A sensitive issue confronts pension funds: what investments to make and still remain socially responsible?
One answer is to increase mortgage-related holdings, according to Georgetown University Law Center professor Roy L. Schotland.He will be among the speakers at a meeting of the Association of Private Pension and Welfare Plans opening Wednesday at the Hyatt Regency.
Schotland, who teaches one of the few university pension law courses in the country, became interested in the issue when he did a study of institutional investors for the Securities and Exchange Commission. In the conflict that has raged for several years over whether pension funds should be used to make investments benefitting causes like unionism, environment or equal opportunity -- even though such investments often earn less money for the funds' beneficiaries -- Schotland has held firm to the premise that the rate of return on investment is primary.

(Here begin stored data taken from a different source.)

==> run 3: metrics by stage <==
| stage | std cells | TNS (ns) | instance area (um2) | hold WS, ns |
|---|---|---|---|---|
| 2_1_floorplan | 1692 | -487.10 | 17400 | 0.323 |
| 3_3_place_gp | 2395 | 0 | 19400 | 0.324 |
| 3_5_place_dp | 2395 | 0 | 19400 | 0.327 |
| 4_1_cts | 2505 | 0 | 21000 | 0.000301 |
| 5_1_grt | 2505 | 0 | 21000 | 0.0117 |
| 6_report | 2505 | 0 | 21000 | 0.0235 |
`src/common/tcp_glue_pkg.sv`:
```
package tcp_glue_pkg;

  // data path widths
  localparam int NET_WIDTH      = 64;                      // engine side beat
  localparam int MEM_WIDTH      = 512;                     // memory side word
  localparam int BEATS_PER_WORD = MEM_WIDTH / NET_WIDTH;   // 8 lanes per word
  localparam int NET_KEEP_W     = NET_WIDTH / 8;           // one bit per byte
  localparam int MEM_KEEP_W     = MEM_WIDTH / 8;

  // command words
  localparam int CMD_WORD_W = 72;                          // engine side
  localparam int MEM_ADDR_W = 64;                          // memory side address
  localparam int MEM_LEN_W  = 32;                          // memory side length

  // register block
  localparam int APB_ADDR_W = 4;
  localparam int CNT_W      = 16;                          // counters and fill level

  localparam logic [APB_ADDR_W-1:0] REG_RX_LIMIT = 4'h0;   // rw, buffer fill limit
  localparam logic [APB_ADDR_W-1:0] REG_RX_COUNT = 4'h4;   // ro, delayed fill level
  localparam logic [APB_ADDR_W-1:0] REG_RD_CMDS  = 4'h8;   // ro, tx read commands
  localparam logic [APB_ADDR_W-1:0] REG_RD_PKTS  = 4'hC;   // ro, tx read packets

  // engine command word, seen raw or split into fields
  typedef union packed {
    logic [CMD_WORD_W-1:0] raw;
    struct packed {
      logic [7:0]  spare_hi;                               // 71:64 unused
      logic [31:0] address;                                // 63:32
      logic [8:0]  spare_lo;                               // 31:23 unused
      logic [22:0] length;                                 // 22:0
    } fields;
  } mem_cmd_word_u;

endpackage

```
`src/source/glue_regs.sv`:
```
`timescale 1ns/1ps

module glue_regs import tcp_glue_pkg::*; #(
  parameter int RX_BUFFER_DEPTH = 1024
) (
  input  logic                  net_clk,
  input  logic                  net_aresetn,
  input  logic [APB_ADDR_W-1:0] paddr,
  input  logic                  psel,
  input  logic                  penable,
  input  logic                  pwrite,
  input  logic [31:0]           pwdata,
  output logic [31:0]           prdata,
  output logic                  pready,
  output logic                  pslverr,
  input  logic [CNT_W-1:0]      fill_count,
  input  logic                  rd_cmd_fire,
  input  logic                  rd_data_fire,
  input  logic                  rd_data_last,
  output logic [CNT_W-1:0]      rx_limit
);

  logic             access;                                // apb access phase
  logic             addr_hit;                              // address maps to a register
  logic [CNT_W-1:0] rd_cmd_cnt;
  logic [CNT_W-1:0] rd_pkt_cnt;

  assign access = psel && penable;
  assign pready = 1'b1;                                    // zero wait states

  always_comb begin
    addr_hit = 1'b1;
    prdata   = '0;
    case (paddr)
      REG_RX_LIMIT: prdata = 32'(rx_limit);
      REG_RX_COUNT: prdata = 32'(fill_count);
      REG_RD_CMDS:  prdata = 32'(rd_cmd_cnt);
      REG_RD_PKTS:  prdata = 32'(rd_pkt_cnt);
      default:      addr_hit = 1'b0;                       // unaligned offsets
    endcase
  end

  // only the limit register takes writes
  assign pslverr = access && (!addr_hit || (pwrite && paddr != REG_RX_LIMIT));

  always_ff @(posedge net_clk) begin
    if (!net_aresetn) begin
      rx_limit <= CNT_W'(RX_BUFFER_DEPTH);                 // no throttling out of reset
    end else if (access && pwrite && paddr == REG_RX_LIMIT) begin
      rx_limit <= pwdata[CNT_W-1:0];
    end
  end

  // transfer counters, both wrap
  always_ff @(posedge net_clk) begin
    if (!net_aresetn) begin
      rd_cmd_cnt <= '0;
      rd_pkt_cnt <= '0;
    end else begin
      if (rd_cmd_fire) begin
        rd_cmd_cnt <= rd_cmd_cnt + 1'b1;
      end
      if (rd_data_fire && rd_data_last) begin
        rd_pkt_cnt <= rd_pkt_cnt + 1'b1;                   // one per packet end
      end
    end
  end

  assert property (@(posedge net_clk) disable iff (!net_aresetn)
    penable |-> psel)
    else $error("apb penable raised without psel");

endmodule

```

Yet he now believes that socially conscious fund managers can have their cake and eat it too by investing more money in housing through the purchase of securities and pass-through certificates backed by pools of mortgages. These are issued by the private and government-chartered corporations that make up the secondary mortgage markets. Nicknamed after their issuers, these securities bear quaint names like Ginnie Mae, Fannie Mae, Freddie Mac, Connie Mae, Maggie Mae, Pennie Mae and, even, MacMumbles (Merrill Lynch's).
Because of these offer high yields and little risk, they represent prudent investments for money managers entrusted with the future retirement benefits of employes. At the same time, buying them serves a useful social purpose by bolstering the housing industry at times of scarce financing.
The pension funds of public employes are far more heavily invested in mortgages than are those of private industry. Yet there are indications more private funds, traditionally invested in stocks and bonds, are becoming interested. Ten Southern California union leaders, representing the construction trades and $2 billion in pension assets, announced recently they are considering investing up to $100 million a month -- 60 to 70 percent of their assets -- in building loans.